--- config.mk ---
export PLATFORM = sky130hd
export DESIGN_NAME = id_ex_pipe
export DESIGN_NICKNAME = d
export VERILOG_FILES = /design/src/rtl/id_ex_pipe.sv
export SDC_FILE = /design/constraint.sdc
export NUM_CORES = 1
export LEC_CHECK = 0
export CAP_MARGIN = 20
export CORE_AREA = 2 2 149 151
export CTS_BUF_LIST = sky130_fd_sc_hd__clkbuf_8
export DETAILED_ROUTE_END_ITERATION = 12
export DIE_AREA = 0 0 151 153
export GPL_TIMING_DRIVEN = 0
export PLACE_DENSITY = 0.77
export SLEW_MARGIN = 20
export SYNTH_ARGS = -nofsm -noshare
export SYNTH_HDL_FRONTEND = slang
export SYNTH_SLANG_ARGS = --single-unit
--- constraint.sdc ---
create_clock -name clk -period 2.9 [get_ports clk]
set_input_delay 0.725 -clock clk [delete_from_list [all_inputs] [get_ports clk]]
set_output_delay 0.725 -clock clk [all_outputs]
set_load 0.05 [all_outputs]
--- src/rtl/id_ex_pipe.sv ---
// ---------------------------------------------------------------------------
// id_ex_pipe
//   ID/EX pipeline register of the 5-stage CPU. It captures the register-file
//   read data, immediate, PC, register addresses and decoded control into the
//   EX stage. Because the RF write lands on the clock edge, it applies a
//   WB->ID bypass on the operands. It also detects load-use hazards, inserts
//   one bubble per hazard, and honours flush (EX redirect) and hold (EX busy).
//
// Ports
//   clk, rst                 clock, asynchronous active-low reset
//   id_*                     ID-stage instruction fields and RF read data
//   wb_wr, wb_rd, wb_data    RF write port of the WB stage (bypass source)
//   ex_flush                 kill the ID instruction (taken branch/jump in EX)
//   ex_busy                  EX cannot accept; hold this register
//   stall_id                 IF/ID must hold this cycle
//   ex_*                     registered EX-stage fields
//   bubble_cnt               saturating count of load-use bubbles
// ---------------------------------------------------------------------------
module id_ex_pipe #(
  parameter int CTRL_W = 16,
  parameter int XLEN   = 32,
  parameter int CNT_W  = 16
) (
  input  logic              clk,
  input  logic              rst,
  input  logic              id_valid,
  input  logic [XLEN-1:0]   id_pc,
  input  logic [4:0]        id_rs1,
  input  logic [4:0]        id_rs2,
  input  logic              id_rs1_used,
  input  logic              id_rs2_used,
  input  logic [XLEN-1:0]   id_rs1_data,
  input  logic [XLEN-1:0]   id_rs2_data,
  input  logic [XLEN-1:0]   id_imm,
  input  logic [4:0]        id_rd,
  input  logic              id_rd_wr,
  input  logic              id_mem_rd,
  input  logic [CTRL_W-1:0] id_ctrl,
  input  logic              wb_wr,
  input  logic [4:0]        wb_rd,
  input  logic [XLEN-1:0]   wb_data,
  input  logic              ex_flush,
  input  logic              ex_busy,
  output logic              stall_id,
  output logic              ex_valid,
  output logic [XLEN-1:0]   ex_pc,
  output logic [XLEN-1:0]   ex_imm,
  output logic [XLEN-1:0]   ex_rs1_data,
  output logic [XLEN-1:0]   ex_rs2_data,
  output logic [4:0]        ex_rs1,
  output logic [4:0]        ex_rs2,
  output logic [4:0]        ex_rd,
  output logic              ex_rd_wr,
  output logic              ex_mem_rd,
  output logic [CTRL_W-1:0] ex_ctrl,
  output logic [CNT_W-1:0]  bubble_cnt
);

  logic              valid_q,  valid_d;
  logic [XLEN-1:0]   pc_q,     pc_d;
  logic [XLEN-1:0]   imm_q,    imm_d;
  logic [XLEN-1:0]   op1_q,    op1_d;
  logic [XLEN-1:0]   op2_q,    op2_d;
  logic [4:0]        rs1_q,    rs1_d;
  logic [4:0]        rs2_q,    rs2_d;
  logic [4:0]        rd_q,     rd_d;
  logic              rd_wr_q,  rd_wr_d;
  logic              mem_rd_q, mem_rd_d;
  logic [CTRL_W-1:0] ctrl_q,   ctrl_d;
  logic [CNT_W-1:0]  cnt_q,    cnt_d;

  logic [XLEN-1:0]   op1, op2;
  logic              lu;

  // WB->ID bypass; x0 is never forwarded so it always reads the RF zero.
  assign op1 = (wb_wr && (wb_rd != 5'd0) && (wb_rd == id_rs1)) ? wb_data : id_rs1_data;
  assign op2 = (wb_wr && (wb_rd != 5'd0) && (wb_rd == id_rs2)) ? wb_data : id_rs2_data;

  // Load in EX whose result a real ID instruction needs right now.
  assign lu = valid_q && mem_rd_q && (rd_q != 5'd0) && id_valid &&
              ((id_rs1_used && (id_rs1 == rd_q)) || (id_rs2_used && (id_rs2 == rd_q)));

  // A flushed ID instruction is being killed, so a hazard on it need not stall.
  assign stall_id = ex_busy || (lu && !ex_flush);

  always_comb begin
    valid_d  = valid_q;
    pc_d     = pc_q;
    imm_d    = imm_q;
    op1_d    = op1_q;
    op2_d    = op2_q;
    rs1_d    = rs1_q;
    rs2_d    = rs2_q;
    rd_d     = rd_q;
    rd_wr_d  = rd_wr_q;
    mem_rd_d = mem_rd_q;
    ctrl_d   = ctrl_q;
    cnt_d    = cnt_q;
    if (ex_flush) begin
      // Flush wins over busy: the redirecting instruction already sits in EX
      // and completes there; only the slot behind it becomes a bubble.
      valid_d  = 1'b0;
      rd_wr_d  = 1'b0;
      mem_rd_d = 1'b0;
      ctrl_d   = '0;
    end else if (!ex_busy) begin
      if (lu) begin
        // Data fields keep their previous values in a bubble.
        valid_d  = 1'b0;
        rd_wr_d  = 1'b0;
        mem_rd_d = 1'b0;
        ctrl_d   = '0;
        if (cnt_q != {CNT_W{1'b1}}) begin
          cnt_d = cnt_q + {{(CNT_W-1){1'b0}}, 1'b1};
        end
      end else begin
        valid_d  = id_valid;
        pc_d     = id_pc;
        imm_d    = id_imm;
        op1_d    = op1;
        op2_d    = op2;
        rs1_d    = id_rs1;
        rs2_d    = id_rs2;
        rd_d     = id_rd;
        rd_wr_d  = id_valid && id_rd_wr;
        mem_rd_d = id_valid && id_mem_rd;
        ctrl_d   = id_valid ? id_ctrl : '0;
      end
    end
  end

  always_ff @(posedge clk or negedge rst) begin
    if (!rst) begin
      valid_q  <= 1'b0;
      pc_q     <= '0;
      imm_q    <= '0;
      op1_q    <= '0;
      op2_q    <= '0;
      rs1_q    <= '0;
      rs2_q    <= '0;
      rd_q     <= '0;
      rd_wr_q  <= 1'b0;
      mem_rd_q <= 1'b0;
      ctrl_q   <= '0;
      cnt_q    <= '0;
    end else begin
      valid_q  <= valid_d;
      pc_q     <= pc_d;
      imm_q    <= imm_d;
      op1_q    <= op1_d;
      op2_q    <= op2_d;
      rs1_q    <= rs1_d;
      rs2_q    <= rs2_d;
      rd_q     <= rd_d;
      rd_wr_q  <= rd_wr_d;
      mem_rd_q <= mem_rd_d;
      ctrl_q   <= ctrl_d;
      cnt_q    <= cnt_d;
    end
  end

  assign ex_valid    = valid_q;
  assign ex_pc       = pc_q;
  assign ex_imm      = imm_q;
  assign ex_rs1_data = op1_q;
  assign ex_rs2_data = op2_q;
  assign ex_rs1      = rs1_q;
  assign ex_rs2      = rs2_q;
  assign ex_rd       = rd_q;
  assign ex_rd_wr    = rd_wr_q;
  assign ex_mem_rd   = mem_rd_q;
  assign ex_ctrl     = ctrl_q;
  assign bubble_cnt  = cnt_q;

endmodule

Yosys cells after proc, flatten, opt, wreduce, memory -nomap -nowiden
Cells that the tools add are included.

Shift-type cells: 0. Add/subtract/negate cells: 1. Equal/unequal tests: 6. Order comparisons: 0. Mux-type cells: 15. Div/mod/pow operators: 0. Multiply operators: 0. Reduce and logical (&&, ||, !) cells: 19. Bitwise logic cells: 3.

Operators by type and width (count): 16-bit 2-to-1 mux (4); 32-bit 2-to-1 mux (2); 5-bit equality test (4); 16-bit by 1-bit adder with 16-bit output, second input constant (1); 16-bit inequality test, second input constant (1); 1-bit logical AND (12); 5-bit nonzero test (2); 1-bit 2-to-1 mux (9); 4-bit AND reduction (1); 1-bit inverter (3); 3-bit AND reduction (1); 1-bit logical OR (2); 2-bit inequality test, second input constant (1); 1-bit logical NOT (1).

Memories: 0. Latch bits: 0. Register bits after elaboration: 178. Bits in writable memories: 0. Output and inout bits: 179. Memory bits (read-only): 0.

Longest topological paths before layout
Gate-level depths: netlist (run 1).

Depth in word-level cells: 7. Gate-level depth with buffers: 7.

Worst setup path after synthesis (run 1)
OpenSTA, ideal clock, no wires.

Path kind: reg-to-output. Start: register rd_q[1] (netlist: ex_rd[1]). End: output stall_id. Data required time: 2175 ps. Path slack: -317 ps. Buffers on the path: 1. Cell stages (with the launch flop): 7. Arrival time: 2492 ps. Cell sequence: dfrtp_1 xnor2_1 nand4_1 o22ai_2 clkbuf_1 nand2_1 o21bai_1.

Word-level cells in the longest chain between the ends: 6.

RTL lines: from (decl) (line 66) `logic [4:0] rd_q, rd_d;`; from (signal assigned) (line 154) `rd_q <= rd_d;`; 5-bit equality test / 5-bit nonzero test (equally long branches) (line 81, 80); 1-bit logical AND (on tied branches) (line 81, 80); 1-bit logical OR / 1-bit logical AND (equally long branches) (line 81, 80); 1-bit logical AND (*) (line 80) `assign lu = valid_q && mem_rd_q && (rd_q != 5'd0) && id_valid &&`; 1-bit logical AND (*) (line 84) `assign stall_id = ex_busy || (lu && !ex_flush);`; 1-bit logical OR (*) (line 84); to (decl) (line 44) `output logic stall_id,`.

Every way passes the cells marked *; elsewhere a longest branch is shown, timed or not.

Final worst setup path (run 1)
Start: input id_rs1[0]. End: output stall_id.

Word-level cells in the longest chain between the ends: 6.

RTL lines: from (decl) (line 28) `input logic [4:0] id_rs1,`; 5-bit equality test (line 81) `((id_rs1_used && (id_rs1 == rd_q)) || (id_rs2_used && (id_rs2 == rd_q)));`; 1-bit logical AND (line 81); 1-bit logical OR (line 81); 1-bit logical AND (line 80); 1-bit logical AND (line 84); 1-bit logical OR (line 84).

No other way between the ends.

==> metrics, run 1 <==
PwrDens=592 nW/um^2; Remaining DRCs=0; die height=153 um; gr usage total=19.8%; Tcrit/Tclk final=99.5%; Cells after Synth=531; Min Hold Slack=0.224 ns; count leader, synth=dfrtp_1; asr flop ratio synth=100%; worst r2r src=ex_rd[2]; clock sink count=178; Worst Path Required=2.17 ns; die width=151 um; clock-pin slew on the worst setup and hold paths=0.11 ns; Max Slew Vio Count=0; Leak Pwr=0.00512 uW; TritonCTS Buffers=17; DRT antenna net count=0; slowest CP cell=clkdlybuf4s50_1; routed len/inst=18.7 um; area of the multi-input gates=3270 um^2; unrepaired setup endpoints after global routing=true; Worst path max stage delay=0.57 ns; final setup fails=0; root buf cell=clkbuf_8; crit path capture type=output pin; Worst Max-Slew Pin Slew=0.713 ns; # fillers=1814; initial DRC count=151; vias in the first global route=6465; worst skew pair latency=0.46 ns; Hold Path Class=input port to async pin; flop and latch count out of synthesis=178; Syn Area/Cell=14.9 um^2; share of layout cells above drive strength 1=22.3%; start point of the critical path=id_rs1[0]; DR vias/cell=4.84; Cell Chain, Critical Path=clkdlybuf4s50_1 > xnor2_1 > nand2_1 > o22ai_4 > nand2_2 > o21bai_4 > buf_6; Syn-to-layout area delta=60.2%; CORE AREA=21500 um^2; Fmax=347 MHz; final WL=23000 um; RR Endpoint=ex_imm[1]; Seq/Total Area, Yosys=56.4%; CTS max path bufs=2; first-pass GRT wire length=35200 um; IO Port Bufs=384; dpl cell area=12100 um^2; final non-filler cell total=1230; residual overflow from global routing=0; yosys warns=0; syn_nets=738; initial antenna violation count=0; Mapped Area=7890 um^2; run status=completed; antenna cell count=0; die area=23100 um^2; register area=4460 um^2; routed vias=5954; Critical Path End=stall_id; Post-synth EDFFs=0; Ports=385; Rel. slew slack=52.1%; routability cong.=0.782; Placed Cells incl. Taps=1196; CTS H-tree depth=4; drt pass-1 iters=5; largest net degree at the start of global routing=97; WP data arrival=2.16 ns; Max-cap violations=0; crit start category=input port; Final Hold Viols=0; synth cell count leaders=dfrtp_1 (178), mux2_2 (139), mux2_1 (70); FF-to-FF path depth=7; synth top area cells=dfrtp_1 (56%), mux2_2 (20%), mux2_1 (10%), xnor2_1 (3.3%), a22o_1 (2.0%); CTS tree=yes; area leader, netlist=dfrtp_1; design area=12600 um^2; Max VDD drop=0.000313 V; setup_tns=0 ns; WS Path Type=input port to output pin; Critical Path Fanout Max=3; main flop type after synthesis=dfrtp_1; minimum clock period=2.88 ns; initial core utilization=36.7%; Reg2Reg Setup Slack=0.32 ns; DPL Wire Length=17700 um; Yosys top cell area share=56.4%; clk_skew=0.0164 ns; Cell Rows=54; nets@finish=1144; synth unique cells=35
final cells by class:
cell class / instances / share of cell area (%)
sequential: 178 / 35.3
buffer: 26 / 1.76
clock buffer: 17 / 1.85
tap: 280 / 2.77
inverter: 2 / 0.0594
clock inverter: 15 / 1.50
timing repair buffer: 388 / 31.0
multi-input combinational: 324 / 25.8
metrics by stage:
stage / worst slack (ns) / util, % / total power, uW
finish: 0.0155 / 58.8 / 7490
global route: -0.0461 / 58.8 / 7800
CTS: -0.265 / 58.6 / 7570
detailed placement: -1.39 / 56.5 / 5690
global placement: -6.47 / 56.3 / 5660
floorplan: 0.0633 / - / 4550
placed cells by master (no fill, tap or decap), types with 3 or more instances in the layout:
master and instances:
clkdlybuf4s50_1 377, nor3_1 4, inv_8 6, mux2_1 70
clkbuf_8 17, and3_1 4, nor2_1 3, xnor2_1 30
a22o_1 18, buf_8 8, xor2_1 4, nand3_1 12
dfrtp_1 176, buf_2 7, nand4_1 12, dlymetal6s2s_1 5
nand2_1 6, mux2_2 139, buf_4 11
critical path: cells and delay by family:
family	cells	cell delay, ns
buffers and inverters	2	0.74
AO/OA/AOI/OAI	2	0.35
AND/OR/NAND/NOR	2	0.20
XOR/XNOR	1	0.14
flip-flops by register name (all words and copies together), names as in the netlist:
| name | flops |
|---|---|
| ex_valid | 1 |
| ex_rd_wr | 1 |
| ex_rd | 5 |
| ex_ctrl | 16 |
| bubble_cnt | 16 |
| ex_rs1 | 5 |
| ex_rs2_data | 32 |
| ex_pc | 32 |
| ex_imm | 32 |
| ex_mem_rd | 1 |
| ex_rs1_data | 32 |
| ex_rs2 | 5 |
where the power goes:
group | total, uW | internal [uW] | leakage (uW) | switching, uW
combinational | 2680 | 1080 | 0.00275 | 1600
clock | 1840 | 813 | 0.000211 | 1030
sequential | 2960 | 2790 | 0.00216 | 170
what timing repair did:
action                     CTS  global route
hold buffers                 0             0
gates resized for setup      8            19
pin swaps                    1             2
setup buffers                1             2
setup endpoints to repair   61            32
routing by layer:
layer / vias to the layer above / share of wire (%) / global-route usage, %
met1: 2912 / 37 / 21.8
met5: - / 0 / 0
met4: 0 / 2.4 / 7.03
li1: 2731 / - / -
met3: 36 / 11 / 7.46
met2: 275 / 50 / 34.7
kinds of logic (layout without fill, tap and decap cells):
group	Yosys count	count (layout)	synth area share [%]
mux	209	209	29.8
buf+inv	29	448	2.92
compound gates	27	27	3.12
flops	178	178	56.4
xor+xnor	34	34	3.77
fa+ha+maj	1	1	0.159
simple gates	53	53	3.76
worst min-delay path by stage:
stage | to | slack (ns) | cells past startpoint
6_report | ex_rs1_data[10] | 0.22 | 1
5_1_grt | ex_rs1_data[10] | 0.23 | 1
4_1_cts | ex_rs1_data[10] | 0.23 | 1
3_5_place_dp | ex_rs2_data[21] | 0.47 | 1
3_3_place_gp | ex_rs1_data[24] | 0.47 | 1
2_1_floorplan | bubble_cnt[0] | 0.43 | 0
No activity file was read; power rests on OpenSTA's default activity.
==> run 2, diff against run 1 <==
==> config.mk (replaced) <==
export PLATFORM = sky130hd
export DESIGN_NAME = id_ex_pipe
export DESIGN_NICKNAME = d
export VERILOG_FILES = /design/src/rtl/id_ex_pipe.sv
export SDC_FILE = /design/constraint.sdc
export NUM_CORES = 1
export LEC_CHECK = 0
export CELL_PAD_IN_SITES_DETAIL_PLACEMENT = 1
export CELL_PAD_IN_SITES_GLOBAL_PLACEMENT = 1
export CORE_MARGIN = 2
export CORE_UTILIZATION = 32
export CTS_BUF_LIST = sky130_fd_sc_hd__clkbuf_8
export DETAILED_ROUTE_END_ITERATION = 12
export GPL_TIMING_DRIVEN = 0
export PLACE_DENSITY = 0.85
export SLEW_MARGIN = 20
export SYNTH_ARGS = -nofsm -noshare
export SYNTH_HDL_FRONTEND = slang
export SYNTH_SLANG_ARGS = --single-unit
==> run 2 against run 1 <==
  * First-iteration DRC count is 19% higher
  * Worst hold slack got worse by 0.098 ns
  * Largest cell class unchanged
  * Design area rose by 1.1%
  * Setup slack improved by 0.032 ns
==> metrics, run 2 (same netlist as run 1, synthesis figures left out) <==
run status=completed; clk_skew=0.0199 ns; IO Port Bufs=384; TritonCTS Buffers=17; routability cong.=0.785; GR Util met1=23.3%; area of the multi-input gates=3270 um^2; met2 Resource Use GR=39.2%; DPL Wire Length=21600 um; routed vias=6105; share of layout cells above drive strength 1=23.2%; final setup fails=0; Tcrit/Tclk final=98.4%; Critical Path Fanout Max=3; Leak Pwr=0.00517 uW; Worst Max-Slew Pin Slew=0.779 ns; register area=4460 um^2; initial antenna violation count=1; CTS tree=yes; worst r2r src=ex_rd[3]; design area=12800 um^2; Worst Path Required=2.17 ns; crit path capture type=output pin; root buf cell=clkbuf_8; Cell Rows=57; Worst path max stage delay=0.36 ns; Syn-to-layout area delta=62.0%; final non-filler cell total=1282; WP data arrival=2.13 ns; commonest non-fill, non-tap cells in the layout=clkdlybuf4s50_1 (372), dfrtp_1 (176), mux2_2 (139), mux2_1 (70), xnor2_1 (30); routed len/inst=21.3 um; initial core utilization=32.5%; residual overflow from global routing=0; die height=161 um; vias in the first global route=7040; die width=161 um; Fmax=351 MHz; dpl cell area=12200 um^2; PwrDens=600 nW/um^2; WS Path Type=input port to output pin; clock sink count=178; largest net degree at the start of global routing=73; Rel. slew slack=47.7%; initial DRC count=180; unrepaired setup endpoints after global routing=true; CTS max path bufs=2; Final Hold Viols=0; antenna cell count=0; final WL=27300 um; die area=25900 um^2; GRT Max-Usage Layer=met2; Hold Path Class=input port to async pin; Max Slew Vio Count=0; DR vias/cell=4.76; drt pass-1 iters=4; clock-pin slew on the worst setup and hold paths=0.11 ns; Reg2Reg Setup Slack=0.13 ns; Max-cap violations=0; crit start category=input port; # fillers=2466; Max VDD drop=0.000345 V; first-pass GRT wire length=41900 um; Placed Cells incl. Taps=1243; minimum clock period=2.85 ns; Remaining DRCs=0; worst skew pair latency=0.46 ns; most common cell after layout, fill and taps aside=clkdlybuf4s50_1; gr usage total=21.1%; RR Endpoint=ex_rs1_data[3]; met3 Track Usage GR=7.47%; FF-to-FF path depth=8; CTS H-tree depth=4; Cell Chain, Critical Path=dlygate4sd2_1 > xnor2_1 > nand2_1 > o22ai_4 > clkbuf_8 > nand2_4 > o21bai_4 > buf_6; Ports=385; slowest CP cell=dlygate4sd2_1; nets@finish=1152; CORE AREA=24200 um^2; DRT antenna net count=0
run 2: metrics by stage:
stage | power (uW) | setup WS [ns] | hold WS (ns) | TNS (ns) | utilization [%]
3_5_place_dp | 5760 | -1.56 | 0.476 | -59.43 | 50.5
5_1_grt | 7980 | -0.0152 | 0.101 | -0.0152 | 52.7
6_report | 7670 | 0.0478 | 0.126 | 0 | 52.7
4_1_cts | 7740 | -0.108 | 0.101 | -2.44 | 52.5
2_1_floorplan | 4550 | 0.0633 | 0.429 | 0 | -
3_3_place_gp | 5680 | -6.63 | 0.467 | -1270.45 | 50.1
run 2: repair_timing:
item	in CTS	in global routing
pin swaps	2	7
resized for setup	28	16
buffers inserted	2	5
hold buffers	0	0
setup endpoints to repair	59	61
run 2: how the worst max path moves through the flow:
stage	slack, ns	cells past startpoint	to	start
floorplan	0.06	6	stall_id	ex_rd[1]
global placement	-6.63	1	ex_ctrl[14]	rst
detailed placement	-1.56	8	stall_id	id_rs2[0]
CTS	-0.11	8	ex_rs2_data[20]	wb_rd[2]
global route	-0.02	6	stall_id	ex_rd[3]
finish	0.05	8	stall_id	id_rs1[0]
run 2: worst max-delay path, delay by kind of cell:
family	cells	cell delay, ns
xor+xnor	1	0.16
compound gates	2	0.36
simple gates	2	0.17
buf+inv	3	0.72
run 2: routing by layer:
| metal | wire (um) | share of wire [%] |
|---|---|---|
| met1 | 10300 | 38 |
| met2 | 14400 | 53 |
| met3 | 2230 | 8.2 |
| met4 | 311 | 1.1 |
| met5 | 13 | 0.048 |
run 2: report_power, final:
group | leakage (uW) | internal, uW | switching (uW) | total, uW
sequential | 0.00216 | 2790 | 184 | 2980
clock | 0.000235 | 982 | 984 | 1970
combinational | 0.00278 | 1080 | 1640 | 2720
run 2: layout make-up:
type | instances | area share (%)
Buffer | 27 | 1.94
Timing Repair Buffer | 395 | 30.8
Multi-Input combinational cell | 324 | 25.6
Tap cell | 324 | 3.17
Inverter | 2 | 0.0587
Clock buffer | 18 | 1.94
Clock inverter | 14 | 1.59
Sequential cell | 178 | 34.9
==> run 3, diff against run 2 <==
--- a/config.mk
+++ b/config.mk
@@ -5,6 +5,7 @@
 export SDC_FILE = /design/constraint.sdc
 export NUM_CORES = 1
 export LEC_CHECK = 0
+export ABC_CLOCK_PERIOD_IN_PS = 2900
 export CELL_PAD_IN_SITES_DETAIL_PLACEMENT = 1
 export CELL_PAD_IN_SITES_GLOBAL_PLACEMENT = 1
 export CORE_MARGIN = 2
==> results of run 3 <==
No change in the layout: final DEF, timing and power equal those of run 2.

### Try it
Only one stretch of the records above is wanted: the lines between the one holding "by 0.098 ns" and the one holding "metrics, run 2", inclusive, reproduced exactly.

### Response
  * Worst hold slack got worse by 0.098 ns
  * Largest cell class unchanged
  * Design area rose by 1.1%
  * Setup slack improved by 0.032 ns
==> metrics, run 2 (same netlist as run 1, synthesis figures left out) <==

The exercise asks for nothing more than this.